This week’s MCQLL meeting, taking place Thursday, Feb 25th, 1:30-2:30pm will feature a talk entitled “Information-theoretic models of natural language” by Professor Richard Futrell. Abstract and bio are below. If you would like to join the meeting and have not yet registered for this semester’s MCQLL meetings, please send an email to requesting the link.

Abstract: I claim that human languages can be modeled as information-theoretic codes, that is, systems that maximize information transfer under certain constraints. I argue that the relevant constraints for human language are those involving the cognitive resources used during language production and comprehension. Viewing human language in this way, it is possible to derive and test new quantitative predictions about the statistical, syntactic, and morphemic structure of human languages.

I start by reviewing some of the many ways that natural languages differ from optimal codes as studied in information theory. I argue that one distinguishing characteristic of human languages, as opposed to other natural and artificial codes, is a property I call “information locality”: information about particular aspects of meaning is localized in time within a linguistic utterance. I give evidence for information locality at multiple levels of linguistic structure, including the structure of words and the order of words in sentences.

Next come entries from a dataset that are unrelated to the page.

### src/hw/cct_pkg.sv
// Shared constants for the capture/compare timer channel
package cct_pkg;
  localparam int          CCT_W        = 16;
  localparam logic [7:0]  OFS_ENABLE   = 8'h00;
  localparam logic [7:0]  OFS_RUN      = 8'h04;
  localparam logic [7:0]  OFS_CHCTL    = 8'h08;
  localparam logic [7:0]  OFS_MODE     = 8'h0c;
  localparam logic [7:0]  OFS_FFCTL    = 8'h10;
  localparam logic [7:0]  OFS_CMPA     = 8'h14;
  localparam logic [7:0]  OFS_CMPB     = 8'h18;
  localparam logic [7:0]  OFS_CAPA     = 8'h1c;
  localparam logic [7:0]  OFS_CAPB     = 8'h20;
  localparam logic [7:0]  OFS_LIVE     = 8'h24;
  // Field positions
  localparam int          ENABLE_BIT   = 7;
  localparam int          RUN_BIT      = 0;
  localparam int          PRUN_BIT     = 2;
  localparam int          DBUF_BIT     = 7;
  localparam int          CLKSEL_LSB   = 0;
  localparam int          CLEAR_BIT    = 2;
  localparam int          CAPMODE_LSB  = 3;
  localparam int          SWCAP_BIT    = 5;
  localparam int          FFCMD_LSB    = 0;
  localparam int          TOG_MA_BIT   = 2;
  localparam int          TOG_MB_BIT   = 3;
  localparam int          TOG_CA_BIT   = 4;
  localparam int          TOG_CB_BIT   = 5;
  // Reset values and the counter maximum
  localparam logic [15:0] CMP_RST      = 16'h0000;
  localparam logic [15:0] CNT_MAX      = 16'hffff;
  localparam logic [1:0]  CLKSEL_RST   = 2'h0;
  localparam logic [1:0]  CAPMODE_RST  = 2'h0;
  localparam logic [3:0]  TOG_RST      = 4'h0;
  // Clock sources
  typedef enum logic [1:0] {
    CCT_SRC_EXT  = 2'h0,
    CCT_SRC_DIV1 = 2'h1,
    CCT_SRC_DIV4 = 2'h2,
    CCT_SRC_DIV16 = 2'h3
  } cct_src_t;
  // Capture triggers
  typedef enum logic [1:0] {
    CCT_CAP_OFF     = 2'h0,
    CCT_CAP_RISE    = 2'h1,
    CCT_CAP_BOTH    = 2'h2,
    CCT_CAP_TRIGGER = 2'h3
  } cct_capmode_t;
  // Flip-flop write commands
  typedef enum logic [1:0] {
    CCT_FF_TOGGLE = 2'h0,
    CCT_FF_SET    = 2'h1,
    CCT_FF_CLEAR  = 2'h2,
    CCT_FF_KEEP   = 2'h3
  } cct_ffcmd_t;
endpackage

### src/hw/cct_timer.sv
// Capture/compare timer channel with classic Wishbone register slave
`timescale 1ns/1ps
`default_nettype none
module cct_timer
  import cct_pkg::*;
(
  input  wire logic        clk_i,
  input  wire logic        rst_i,
  input  wire logic        cyc_i,
  input  wire logic        stb_i,
  input  wire logic        we_i,
  input  wire logic [7:0]  adr_i,
  input  wire logic [3:0]  sel_i,
  input  wire logic [31:0] dat_i,
  output logic      [31:0] dat_o,
  output logic             ack_o,
  input  wire logic        tap_div1_i,
  input  wire logic        tap_div4_i,
  input  wire logic        tap_div16_i,
  input  wire logic        external_count_input_i,
  input  wire logic        capture_input_i,
  input  wire logic        capture_trigger_i,
  output logic             timer_output_pin_o,
  output logic             timer_interrupt_o,
  output logic             capture_a_interrupt_o,
  output logic             capture_b_interrupt_o
);
  import cct_pkg::*;

  localparam int NPIN = 3;

  // Register state
  logic             ack_reg;
  logic [31:0]      rdata_reg;
  logic             module_enable_reg;
  logic             run_control_reg;
  logic             prescaler_run_reg;
  logic             double_buffer_enable_reg;
  cct_src_t         clock_select_reg;
  logic             clear_on_match_enable_reg;
  cct_capmode_t     capture_mode_reg;
  logic [3:0]       toggle_en_reg;
  logic [CCT_W-1:0] compare_reg_a;
  logic [CCT_W-1:0] compare_reg_b;
  logic [CCT_W-1:0] buffer_a_reg;
  logic [CCT_W-1:0] buffer_b_reg;
  logic [7:0]       low_hold_a_reg;
  logic [7:0]       low_hold_b_reg;
  logic [CCT_W-1:0] capture_reg_a;
  logic [CCT_W-1:0] capture_reg_b;
  logic [CCT_W-1:0] up_counter;
  logic [CCT_W-1:0] up_counter_next;
  logic             output_flipflop;
  logic             output_flipflop_next;
  logic             tint_reg;
  logic             capa_int_reg;
  logic             capb_int_reg;

  // Synchronised pin events
  logic [NPIN-1:0]  pin_raw;
  logic [NPIN-1:0]  pin_rise;
  logic [NPIN-1:0]  pin_fall;

  assign pin_raw = {capture_trigger_i, capture_input_i,
                    external_count_input_i};

  // Detectors reset to the idle low level, so a pin low at reset gives no edge after it
  // input synchronisers
  genvar gi;
  generate
    for (gi = 0; gi < NPIN; gi = gi + 1) begin : g_pin
      cct_edge u_edge (
        .clk_i  (clk_i),
        .rst_i  (rst_i),
        .pin_i  (pin_raw[gi]),
        .rise_o (pin_rise[gi]),
        .fall_o (pin_fall[gi])
      );
    end
  endgenerate

  function automatic logic hit(input logic [7:0] a, input logic [7:0] ofs);
    hit = (a == ofs);
  endfunction

  // Bus decode; a write lands on the edge where ack is high
  wire        bus_req  = cyc_i & stb_i;
  wire        wr_go    = bus_req & we_i & ack_reg;
  wire        wr_en    = wr_go & hit(adr_i, OFS_ENABLE) & sel_i[0];
  wire        wr_run   = wr_go & hit(adr_i, OFS_RUN) & sel_i[0];
  wire        wr_chctl = wr_go & hit(adr_i, OFS_CHCTL) & sel_i[0];
  wire        wr_mode  = wr_go & hit(adr_i, OFS_MODE) & sel_i[0];
  wire        wr_ffctl = wr_go & hit(adr_i, OFS_FFCTL) & sel_i[0];
  wire        wr_cmpa  = wr_go & hit(adr_i, OFS_CMPA);
  wire        wr_cmpb  = wr_go & hit(adr_i, OFS_CMPB);

  // A high byte alone commits whatever low byte was last held
  // low byte is held until the high byte completes the word
  wire        lo_only  = sel_i[0] & ~sel_i[1];
  wire        hi_go    = sel_i[1];
  wire [15:0] word_a   = sel_i[0] ? dat_i[15:0] : {dat_i[15:8], low_hold_a_reg};
  wire [15:0] word_b   = sel_i[0] ? dat_i[15:0] : {dat_i[15:8], low_hold_b_reg};
  wire        ld_a     = wr_cmpa & hi_go;
  wire        ld_b     = wr_cmpb & hi_go;

  // writing 0 to the software capture bit latches capture A
  wire        sw_cap   = wr_mode & ~dat_i[SWCAP_BIT];

  // External events arrive two clocks late through the synchroniser
  // count source selection
  wire        src_tick = (clock_select_reg == CCT_SRC_EXT)   ? pin_rise[0] :
                         (clock_select_reg == CCT_SRC_DIV1)  ? tap_div1_i :
                         (clock_select_reg == CCT_SRC_DIV4)  ? tap_div4_i :
                                                               tap_div16_i;
  // Clearing run control zeroes the count; clearing prescaler run or module enable only holds it
  // counting needs module, run and prescaler run all set
  wire        running  = module_enable_reg & run_control_reg
                         & prescaler_run_reg;
  wire        tick     = running & src_tick;

  // comparators, one pulse per counter step taken from the value
  wire        match_a  = tick & (up_counter == compare_reg_a);
  wire        match_b  = tick & (up_counter == compare_reg_b);
  wire        clr_hit  = match_b & clear_on_match_enable_reg;
  // A clear on the wrapping tick is a match, not an overflow
  // overflow when a full counter steps
  wire        overflow = tick & (up_counter == CNT_MAX) & ~clr_hit;
  // buffer transfer on compare B match
  wire        xfer     = match_b & double_buffer_enable_reg;

  wire        ev_rise  = (capture_mode_reg != CCT_CAP_OFF)
                         & (capture_mode_reg != CCT_CAP_TRIGGER)
                         & pin_rise[1];
  wire        ev_fall  = (capture_mode_reg == CCT_CAP_BOTH) & pin_fall[1];
  wire        tr_rise  = (capture_mode_reg == CCT_CAP_TRIGGER) & pin_rise[2];
  wire        tr_fall  = (capture_mode_reg == CCT_CAP_TRIGGER) & pin_fall[2];
  wire        cap_a    = ev_rise | tr_rise | sw_cap;
  wire        cap_b    = ev_fall | tr_fall;

  always_comb begin
    up_counter_next = up_counter;
    if (!run_control_reg) begin
      up_counter_next = '0;
    end else if (clr_hit) begin
      up_counter_next = '0;
    end else if (tick) begin
      up_counter_next = up_counter + 16'h0001;
    end
  end

  // toggle sources, each behind its enable
  wire        tog_ev   = (match_a & toggle_en_reg[0])
                         | (match_b & toggle_en_reg[1])
                         | (cap_a & toggle_en_reg[2])
                         | (cap_b & toggle_en_reg[3]);
  wire [1:0]  ff_cmd   = dat_i[FFCMD_LSB+1:FFCMD_LSB];

  // a set, clear or toggle command wins over a same-cycle hardware toggle; keep lets it through
  always_comb begin
    output_flipflop_next = output_flipflop;
    if (wr_ffctl) begin
      unique case (cct_ffcmd_t'(ff_cmd))
        CCT_FF_TOGGLE: output_flipflop_next = ~output_flipflop;
        CCT_FF_SET:    output_flipflop_next = 1'b1;
        CCT_FF_CLEAR:  output_flipflop_next = 1'b0;
        CCT_FF_KEEP:   output_flipflop_next = output_flipflop ^ tog_ev;
      endcase
    end else if (tog_ev) begin
      output_flipflop_next = ~output_flipflop;
    end
  end

  // Counter and flip-flop state
  always_ff @(posedge clk_i) begin
    if (rst_i) begin
      up_counter      <= '0;
      // Documented as undefined; zero keeps the pin quiet until set up
      output_flipflop <= 1'b0;
    end else begin
      up_counter      <= up_counter_next;
      output_flipflop <= output_flipflop_next;
    end
  end

  // Interrupt pulses are registered so that each lasts one clock
  always_ff @(posedge clk_i) begin
    if (rst_i) begin
      tint_reg     <= 1'b0;
      capa_int_reg <= 1'b0;
      capb_int_reg <= 1'b0;
    end else begin
      tint_reg     <= overflow | match_a | match_b;
      capa_int_reg <= cap_a;
      capb_int_reg <= cap_b;
    end
  end

  // captures hold until the next latch
  always_ff @(posedge clk_i) begin
    if (rst_i) begin
      capture_reg_a <= '0;
      capture_reg_b <= '0;
    end else begin
      if (cap_a) capture_reg_a <= up_counter;
      if (cap_b) capture_reg_b <= up_counter;
    end
  end

  // Control registers
  always_ff @(posedge clk_i) begin
    if (rst_i) begin
      module_enable_reg         <= 1'b0;
      run_control_reg           <= 1'b0;
      prescaler_run_reg         <= 1'b0;
      double_buffer_enable_reg  <= 1'b0;
      clock_select_reg          <= cct_src_t'(CLKSEL_RST);
      clear_on_match_enable_reg <= 1'b0;
      capture_mode_reg          <= cct_capmode_t'(CAPMODE_RST);
      toggle_en_reg             <= TOG_RST;
    end else begin
      if (wr_en) module_enable_reg <= dat_i[ENABLE_BIT];
      if (wr_run) begin
        run_control_reg   <= dat_i[RUN_BIT];
        prescaler_run_reg <= dat_i[PRUN_BIT];
      end
      if (wr_chctl) double_buffer_enable_reg <= dat_i[DBUF_BIT];
      if (wr_mode) begin
        clock_select_reg          <= cct_src_t'(dat_i[CLKSEL_LSB+1:CLKSEL_LSB]);
        clear_on_match_enable_reg <= dat_i[CLEAR_BIT];
        capture_mode_reg <= cct_capmode_t'(dat_i[CAPMODE_LSB+1:CAPMODE_LSB]);
      end
      if (wr_ffctl) toggle_en_reg <= dat_i[TOG_CB_BIT:TOG_MA_BIT];
    end
  end

  // Compare registers and their buffers
  // Direct writes need the double buffer off, so they never meet a buffer transfer
  always_ff @(posedge clk_i) begin
    if (rst_i) begin
      // contents are not meant to be relied on
      compare_reg_a  <= CMP_RST;
      compare_reg_b  <= CMP_RST;
      buffer_a_reg   <= CMP_RST;
      buffer_b_reg   <= CMP_RST;
      low_hold_a_reg <= 8'h00;
      low_hold_b_reg <= 8'h00;
    end else begin
      if (wr_cmpa & lo_only) low_hold_a_reg <= dat_i[7:0];
      if (wr_cmpb & lo_only) low_hold_b_reg <= dat_i[7:0];
      // shared address for register and buffer
      if (ld_a) buffer_a_reg <= word_a;
      if (ld_b) buffer_b_reg <= word_b;
      // buffered load at compare B match
      if (xfer) begin
        compare_reg_a <= buffer_a_reg;
        compare_reg_b <= buffer_b_reg;
      end
      // unbuffered write reaches the compare directly
      if (ld_a & ~double_buffer_enable_reg) compare_reg_a <= word_a;
      if (ld_b & ~double_buffer_enable_reg) compare_reg_b <= word_b;
    end
  end

  // Read multiplexer; unmapped offsets read as zero
  logic [31:0] rmux;
  always_comb begin
    rmux = 32'h0000_0000;
    unique case (adr_i)
      OFS_ENABLE: rmux[ENABLE_BIT] = module_enable_reg;
      OFS_RUN: begin
        rmux[RUN_BIT]  = run_control_reg;
        rmux[PRUN_BIT] = prescaler_run_reg;
      end
      OFS_CHCTL: rmux[DBUF_BIT] = double_buffer_enable_reg;
      OFS_MODE: begin
        rmux[CLKSEL_LSB+1:CLKSEL_LSB]   = clock_select_reg;
        rmux[CLEAR_BIT]                 = clear_on_match_enable_reg;
        rmux[CAPMODE_LSB+1:CAPMODE_LSB] = capture_mode_reg;
        rmux[SWCAP_BIT]                 = 1'b1;
      end
      OFS_FFCTL: begin
        rmux[TOG_CB_BIT:TOG_MA_BIT]   = toggle_en_reg;
        rmux[FFCMD_LSB+1:FFCMD_LSB]   = CCT_FF_KEEP;
      end
      // Reading shows the double buffer when it is enabled
      OFS_CMPA: rmux[15:0] = double_buffer_enable_reg ? buffer_a_reg
                                                      : compare_reg_a;
      OFS_CMPB: rmux[15:0] = double_buffer_enable_reg ? buffer_b_reg
                                                      : compare_reg_b;
      OFS_CAPA: rmux[15:0] = capture_reg_a;
      OFS_CAPB: rmux[15:0] = capture_reg_b;
      OFS_LIVE: rmux[15:0] = up_counter;
      default:  rmux = 32'h0000_0000;
    endcase
  end

  // One wait state: ack in the cycle after the request appears
  // Registered read data costs the wait state but keeps dat_o clean
  always_ff @(posedge clk_i) begin
    if (rst_i) begin
      ack_reg   <= 1'b0;
      rdata_reg <= 32'h0000_0000;
    end else begin
      ack_reg   <= bus_req & ~ack_reg;
      rdata_reg <= rmux;
    end
  end

  assign ack_o                 = ack_reg;
  assign dat_o                 = rdata_reg;
  assign timer_output_pin_o    = output_flipflop;
  assign timer_interrupt_o     = tint_reg;
  assign capture_a_interrupt_o = capa_int_reg;
  assign capture_b_interrupt_o = capb_int_reg;
endmodule
`default_nettype wire

### src/hw/cct_edge.sv
// Two-stage synchroniser with rise and fall detection
`timescale 1ns/1ps
`default_nettype none
module cct_edge (
  input  wire logic clk_i,
  input  wire logic rst_i,
  input  wire logic pin_i,
  output logic      rise_o,
  output logic      fall_o
);
  logic meta_reg;
  logic sync_reg;
  logic last_reg;

  // Only sync_reg looks at the first stage
  always_ff @(posedge clk_i) begin
    if (rst_i) begin
      meta_reg <= 1'b0;
      sync_reg <= 1'b0;
      last_reg <= 1'b0;
    end else begin
      meta_reg <= pin_i;
      sync_reg <= meta_reg;
      last_reg <= sync_reg;
    end
  end

  assign rise_o = sync_reg & ~last_reg;
  assign fall_o = ~sync_reg & last_reg;
endmodule
`default_nettype wire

Next, I state a theorem showing that information locality is a property of any communication system where the encoder and/or decoder are operating incrementally under memory constraints. The theorem yields a new, fully formal, and quantifiable definition of information locality, which leads to new predictions about word order and the structure of words across languages. I test these predictions in broad corpus studies of word order in over 50 languages, and in case studies of the order of morphemes within words in two languages.

Bio: Richard Futrell is an Assistant Professor of Language Science at the University of California, Irvine. His research applies information theory to better understand human language and how humans and machines can learn and process it.